Collected data entries
+--
==> config.mk <==
export PLATFORM = sky130hd
export DESIGN_NAME = pcmac_div
export DESIGN_NICKNAME = d
export VERILOG_FILES = /design/src/rtl/core/pcmac_pkg.sv /design/src/rtl/core/pcmac_div.sv
export SDC_FILE = /design/constraint.sdc
export NUM_CORES = 1
export LEC_CHECK = 0
export ABC_CLOCK_PERIOD_IN_PS = 9020
export BUFFER_PORTS_ARGS = -buffer_cell sky130_fd_sc_hd__buf_2
export CORE_UTILIZATION = 64
export CTS_CLUSTER_SIZE = 40
export DETAILED_ROUTE_END_ITERATION = 8
export PLACE_DENSITY = 0.82
export SLEW_MARGIN = 30
export SYNTH_ARGS = -nofsm -noshare
export SYNTH_HDL_FRONTEND = slang
export SYNTH_SLANG_ARGS = --single-unit
==> constraint.sdc <==
create_clock -name i_clk -period 9.02 [get_ports i_clk]
set_input_delay 0.902 -clock i_clk [delete_from_list [all_inputs] [get_ports i_clk]]
set_output_delay 0.902 -clock i_clk [all_outputs]
set_load 0.02 [all_outputs]
==> src/rtl/core/pcmac_pkg.sv <==
// Shared types and constants for the per-channel moving average change unit.
// No dependencies; every other file in rtl/core imports this package.
`default_nettype none

package pcmac_pkg;

    localparam int WINDOW_DEF   = 20;
    localparam int CHANNELS_DEF = 64;

    localparam int CH_W       = 6;
    localparam int STAMP_W    = 31;
    localparam int AVG_W      = 32;
    localparam int DIFF_W     = 32;
    localparam int IN_DATA_W  = 40;
    localparam int OUT_DATA_W = 32;

    // result queue behind the pipeline
    localparam int OUT_DEPTH = 16;
    localparam int OUT_AW    = $clog2(OUT_DEPTH);
    localparam int OUT_CNT_W = $clog2(OUT_DEPTH + 1);

    typedef enum logic {
        ACT_SAMPLE = 1'b0,
        ACT_CLEAR  = 1'b1
    } t_action;

    typedef struct packed {
        logic                    changed;
        logic signed [AVG_W-1:0] average;
    } t_result;

    // exact window sum width: one interval plus log2 of the window
    function automatic int sum_width(input int window);
        return AVG_W + $clog2(window);
    endfunction

endpackage

`default_nettype wire

==> src/rtl/core/pcmac_div.sv <==
// Pipelined rounded division of a signed window sum by the window length.
// Reciprocal multiply in two partial products, then one correction step. Depends on pcmac_pkg.
`default_nettype none

module pcmac_div
    import pcmac_pkg::*;
#(
    parameter int  WINDOW = WINDOW_DEF,
    localparam int SUM_W  = sum_width(WINDOW)
) (
    input  wire logic                    i_clk,
    input  wire logic                    i_rst_n,
    input  wire logic                    i_valid,
    input  wire logic signed [SUM_W-1:0] i_sum,
    output logic                         o_valid,
    output logic signed [AVG_W-1:0]      o_avg
);

    localparam int DIVISOR = 2 * WINDOW;
    localparam int X_W     = SUM_W;
    localparam int K       = X_W;
    localparam int XL      = X_W / 2;
    localparam int XH      = X_W - XL;
    localparam int P_W     = X_W + K;
    localparam int D_W     = $clog2(DIVISOR + 1);
    localparam int QD_W    = AVG_W + D_W;
    localparam logic [K-1:0] RECIP = K'((64'd1 << K) / DIVISOR);

    logic [4:0] r_vld;

    logic [X_W-1:0]    r_a_x;
    logic              r_a_neg;
    logic [XL+K-1:0]   r_b_plo;
    logic [XH+K-1:0]   r_b_phi;
    logic [X_W-1:0]    r_b_x;
    logic              r_b_neg;
    logic [AVG_W-1:0]  r_c_q;
    logic [X_W-1:0]    r_c_x;
    logic              r_c_neg;
    logic [QD_W-1:0]   r_d_qd;
    logic [AVG_W-1:0]  r_d_q;
    logic [X_W-1:0]    r_d_x;
    logic              r_d_neg;
    logic signed [AVG_W-1:0] r_e_avg;

    // 2*|sum| + WINDOW in one add: modular arithmetic handles the negative side
    logic [SUM_W:0] two_s;
    logic [SUM_W:0] x_full;
    logic [P_W-1:0] prod;
    logic [X_W-1:0] rem;
    logic [AVG_W-1:0] q_fix;

    always_comb begin
        two_s  = {i_sum, 1'b0};
        x_full = i_sum[SUM_W-1] ? (SUM_W+1)'(WINDOW) - two_s
                                : two_s + (SUM_W+1)'(WINDOW);
        prod   = {r_b_phi, {XL{1'b0}}} + P_W'(r_b_plo);
        rem    = r_d_x - X_W'(r_d_qd);
        q_fix  = r_d_q + AVG_W'(rem >= X_W'(DIVISOR));
    end

    always_ff @(posedge i_clk) begin
        if (!i_rst_n) begin
            r_vld <= '0;
        end else begin
            r_vld <= {r_vld[3:0], i_valid};
        end
    end

    always_ff @(posedge i_clk) begin
        r_a_x   <= x_full[X_W-1:0];
        r_a_neg <= i_sum[SUM_W-1];

        r_b_plo <= (XL+K)'(r_a_x[XL-1:0]) * (XL+K)'(RECIP);
        r_b_phi <= (XH+K)'(r_a_x[X_W-1:XL]) * (XH+K)'(RECIP);
        r_b_x   <= r_a_x;
        r_b_neg <= r_a_neg;

        // estimate is the quotient or one below it
        r_c_q   <= prod[K +: AVG_W];
        r_c_x   <= r_b_x;
        r_c_neg <= r_b_neg;

        r_d_qd  <= QD_W'(r_c_q) * QD_W'(DIVISOR);
        r_d_q   <= r_c_q;
        r_d_x   <= r_c_x;
        r_d_neg <= r_c_neg;

        r_e_avg <= r_d_neg ? -q_fix : q_fix;
    end

    assign o_valid = r_vld[4];
    assign o_avg   = r_e_avg;

endmodule

`default_nettype wire

# Yosys cells after proc, flatten, opt, wreduce, memory -nomap -nowiden
# Index checks and enable logic that the tools add are counted.
# W data, S select, Z words.
[totals]
register_bits = 384
in_bits = 40
elab_cells = 27
out_inout_bits = 33
[op_classes]
n_mul = 3
add_sub_neg = 6
muxes = 2
magnitude_cmp = 1
[ops]
columns = ["cell", "count"]
rows = [
  ["$add A69 B50 Y69", 1],
  ["$mul A19 B30 Y49 const B", 1],
  ["$mul A18 B30 Y48 const B", 1],
  ["$add A37 B5 Y37 const B", 1],
  ["$ge A37 B6 Y1 const B", 1],
  ["$mux W37", 1],
  ["$sub A37 B37 Y37", 1],
  ["$sub A5 B37 Y37 const A", 1],
  ["$mul A32 B3 Y34 const B", 1],
  ["$add A32 B1 Y32", 1],
  ["$mux W32", 1],
  ["$neg A32 Y32", 1],
]

# Longest topological paths before layout
[depth]
ltp_word = 5
depth_mapped = 29

# Least setup slack after synthesis
# Ideal clock, no wire load.
[synth_timing]
path_type = "reg-to-reg"
from = "reg r_a_x[10]"
to = "reg r_b_plo[49]"
slack_ns = 2.715
path_stages_with_launch = 24
arrival_ns = 6.184
setup_time_ns = 0.121
t_required_ns = 8.899
cell_sequence = "dfxtp_1 -> inv_1 -> ha_1 -> fa_1 -> inv_1 -> fa_1 -> inv_1 -> fa_1 -> inv_1 -> fa_1 -> fa_1 -> ha_1 -> buf_2 -> a21oi_2 -> a21oi_1 -> a211o_1 -> a211o_1 -> a221o_1 -> o311a_1 -> a41oi_1 -> o31ai_1 -> a21oi_2 -> o21bai_1 -> xnor2_1"
[synth_via]
elab_chain_cells = 1
[synth_rtl]
columns = ["element", "line_no", "text"]
rows = [
  ["start: declaration", "pcmac_div.sv:31", "logic [X_W-1:0] r_a_x;"],
  ["start signal: assignment", "pcmac_div.sv:71", "r_a_x <= x_full[X_W-1:0];"],
  ["$mul A18 B30 Y48", "pcmac_div.sv:74", "r_b_plo <= (XL+K)'(r_a_x[XL-1:0]) * (XL+K)'(RECIP);"],
  ["end signal: assignment", "pcmac_div.sv:74", ""],
  ["end: declaration", "pcmac_div.sv:33", "logic [XL+K-1:0] r_b_plo;"],
]
# Every way passes these cells.
# A chain may end at the register's enable or synchronous reset.

# Worst setup path after layout
[layout_timing]
from = "reg r_d_q[1]"
to = "reg r_e_avg[31] (netlist: o_avg[31])"
[layout_via]
elab_chain_cells = 3
[layout_rtl]
columns = ["element", "line_no", "text"]
rows = [
  ["start: declaration", "pcmac_div.sv:41", "logic [AVG_W-1:0] r_d_q;"],
  ["start signal: assignment", "pcmac_div.sv:85", "r_d_q <= r_c_q;"],
  ["$add A32 B1 Y32 (*)", "pcmac_div.sv:59", "q_fix = r_d_q + AVG_W'(rem >= X_W'(DIVISOR));"],
  ["$neg A32 Y32", "pcmac_div.sv:89", "r_e_avg <= r_d_neg ? -q_fix : q_fix;"],
  ["$mux W32 (*)", "pcmac_div.sv:89", ""],
  ["end signal: assignment", "pcmac_div.sv:89", ""],
  ["end: declaration", "pcmac_div.sv:44", "logic signed [AVG_W-1:0] r_e_avg;"],
]
# Mark *: on every way between the ends. The rest lies on a longest branch, timed or not.

==> results by group <==
Global route
  • First-pass GRT wire length: 91.04 mm
  • Vias in the first global route: 18240
  • Overflow after GRT: 0
  • Initial antenna violation count: 2
  • Tot GR Track Use: 0.2979
  • Largest net degree at the start of global routing: 64

Setup path
  • CP arrival: 7480 ps
  • Crit path max fanout: 9
  • WS Path Type: reg -> reg
  • CP endpoint kind: register
  • CP required: 9500 ps
  • Startpoint Class: register

Synth
  • Yosys cell types: 92
  • Area fraction of the dominant cell type after synthesis: 0.2971
  • Main synth FF type: dfxtp_1
  • Syn avg cell area: 9.814 µm²
  • Yosys reg bits: 359
  • Number of synthesis warnings: 0
  • Post-synth ARST share: 0
  • Synth Cell Area: 0.02419 mm²
  • Cells after Synth: 2465
  • Synthesized Nets: 3030
  • Post-synth EDFFs: 0
  • Top cells by area, synth: dfxtp_1 (30%), ha_1 (19%), fa_1 (13%)
  • Top-count cell post-synth: ha_1
  • Area leader, netlist: dfxtp_1
  • Top post-synthesis cells by count: ha_1 (369), dfxtp_1 (359), inv_1 (313)
  • Sequential area share after synthesis: 0.2971

Placement
  • Place WS: 2186 ps
  • Gpl congestion: 1.041
  • Port Buffer Count: 72
  • Post-DP HPWL: 45.26 mm

Clock tree
  • Clock transition at the registers of the reported paths: 60 ps
  • Total CTS buffers: 39
  • H-tree level count: 2
  • Cells resized by post-CTS repair: 0
  • # clock sinks: 359
  • Hold buffers post-CTS: 0
  • CTS tree: built
  • Root Driver: clkbuf_16
  • Longest Clk Path Bufs: 3
  • Postcts setup bufs: 0
  • Worst-Skew Late Latency: 570 ps

Timing
  • Fmax: 142.9 MHz
  • Final setup vio count: 0
  • Tcrit/Tclk final: 0.7759
  • Slew @ Worst Pin: 846.3 ps
  • Fin. Hold Viols: 0
  • Crit path setup slack, layout: 2021 ps
  • Setup TNS: 0 ps
  • RSZ-0062 raised after global routing: no
  • Max Slew Vio Count: 0
  • Skew final: 26.00 ps
  • Slew HR: 0.4310
  • Minimum clock period: 6999 ps

Route
  • WL/cell: 17.95 µm
  • DRC errors left: 0
  • Drt pass-1 iters: 5
  • Drt first-iter violations: 1066
  • Vias: 17680
  • Antenna violation net count after detailed routing: 0
  • DR vias/cell: 5.745
  • Total wire length: 55.24 mm

Outcome
  • Run status: completed

Min path
  • HP Class: reg -> reg

Floorplanning
  • Initial core utilization: 0.6561
  • # IOs: 73
  • Core Box Area: 0.03687 mm²
  • Die height: 196.4 µm
  • Die width: 196.4 µm
  • Rows: 70
  • Die Footprint: 0.03858 mm²

Job
  • Max cap viols: 0

Finish
  • Share of layout cells above drive strength 1: 0.07309
  • Layout Nets: 3107
  • P&R area growth vs syn: 9.714%
[final cells by class]
class	count	area [µm²]
multi-input combinational	1755	15660
fill	2646	10330
sequential	359	7188
inverter	313	1175
clock buffer	46	1074
tap	504	630.6
clock inverter	25	436.7
timing repair buffer	74	375.4
antenna	2	5.005
[kinds of logic (layout without fill, tap and decap cells)]
logic type,Yosys count,in the layout,synth area share
buf+inv,351,458,0.05596
mux,11,11,0.004603
other cells,0,2,0
fa+ha+maj,525,525,0.3200
simple gates,486,486,0.1032
flops,359,359,0.2971
compound gates,503,503,0.1359
xor+xnor,230,230,0.08327
[flip-flops by register name, summed over array words and instances (netlist names)]
name	cells
r_b_phi	49
r_a_x	36
r_c_x	36
r_d_x	36
r_b_x	34
o_avg	32
r_c_q	32
r_d_q	32
r_d_qd	32
r_b_plo	31
r_vld	5
r_a_neg	1
r_b_neg	1
r_c_neg	1
r_d_neg	1
[cells in the final DEF (no fill, tap or decap), types with 54 or more instances in the layout]
| cell type | netlist | routed |
|---|---|---|
| fa_1 | 156 | 156 |
| inv_1 | 313 | 313 |
| ha_1 | 369 | 369 |
| dfxtp_1 | 359 | 358 |
| a21o_1 | 63 | 63 |
| o21ai_0 | 99 | 99 |
| a21oi_1 | 146 | 146 |
| nand3_1 | 54 | 54 |
| nand2_1 | 117 | 117 |
| buf_2 | 5 | 72 |
| xnor2_1 | 153 | 153 |
| nor2_1 | 100 | 100 |
| xor2_1 | 77 | 77 |
[critical path, stage by stage (launching register included)]
cell and delay (ps):
dfxtp_1 430, inv_1 120, fa_1 460, a21o_1 210, nand3_1 120, nor4bb_1 500
or2_1 220, o21ai_2 100, a311oi_1 590, o21ai_0 260, nor3b_1 210, and4b_1 220
o2111ai_1 100, a311o_1 250, ha_1 300, ha_1 340, and2_1 300, nand3_2 230
nor2_2 340, nand3_1 140, xor2_1 270, and3_1 270, nor3b_2 250, nand3_1 160
o41ai_1 390, xnor2_1 160
[routing by layer]
| layer | track usage | vias up | wire [µm] |
|---|---|---|---|
| met1 | 0.3688 | 8463 | 23170 |
| met3 | 0.05544 | 110 | 3458 |
| met4 | 0.1030 | 0 | 1670 |
| li1 | - | 8612 | - |
| met2 | 0.5193 | 497 | 26940 |
| met5 | 0 | - | 0 |
[through the flow]
step / instance area [µm²] / hold WS (ps) / utilization / std cells
6_report: 26540 / 306.2 / 0.7198 / 3078
5_1_grt: 26540 / 330.2 / 0.7197 / 3077
4_1_cts: 26530 / 319.6 / 0.7195 / 3076
3_5_place_dp: 25020 / 312.1 / 0.6785 / 3005
3_3_place_gp: 25020 / 310.6 / 0.6785 / 3005
2_1_floorplan: 24190 / 309.6 / - / 2465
+--
** Task goal **
Beginning with the very first line of the records above, please retype each line through the one that has "behind the pipeline", and add nothing.

** Exercise solution **
==> config.mk <==
export PLATFORM = sky130hd
export DESIGN_NAME = pcmac_div
export DESIGN_NICKNAME = d
export VERILOG_FILES = /design/src/rtl/core/pcmac_pkg.sv /design/src/rtl/core/pcmac_div.sv
export SDC_FILE = /design/constraint.sdc
export NUM_CORES = 1
export LEC_CHECK = 0
export ABC_CLOCK_PERIOD_IN_PS = 9020
export BUFFER_PORTS_ARGS = -buffer_cell sky130_fd_sc_hd__buf_2
export CORE_UTILIZATION = 64
export CTS_CLUSTER_SIZE = 40
export DETAILED_ROUTE_END_ITERATION = 8
export PLACE_DENSITY = 0.82
export SLEW_MARGIN = 30
export SYNTH_ARGS = -nofsm -noshare
export SYNTH_HDL_FRONTEND = slang
export SYNTH_SLANG_ARGS = --single-unit
==> constraint.sdc <==
create_clock -name i_clk -period 9.02 [get_ports i_clk]
set_input_delay 0.902 -clock i_clk [delete_from_list [all_inputs] [get_ports i_clk]]
set_output_delay 0.902 -clock i_clk [all_outputs]
set_load 0.02 [all_outputs]
==> src/rtl/core/pcmac_pkg.sv <==
// Shared types and constants for the per-channel moving average change unit.
// No dependencies; every other file in rtl/core imports this package.
`default_nettype none

package pcmac_pkg;

    localparam int WINDOW_DEF   = 20;
    localparam int CHANNELS_DEF = 64;

    localparam int CH_W       = 6;
    localparam int STAMP_W    = 31;
    localparam int AVG_W      = 32;
    localparam int DIFF_W     = 32;
    localparam int IN_DATA_W  = 40;
    localparam int OUT_DATA_W = 32;

    // result queue behind the pipeline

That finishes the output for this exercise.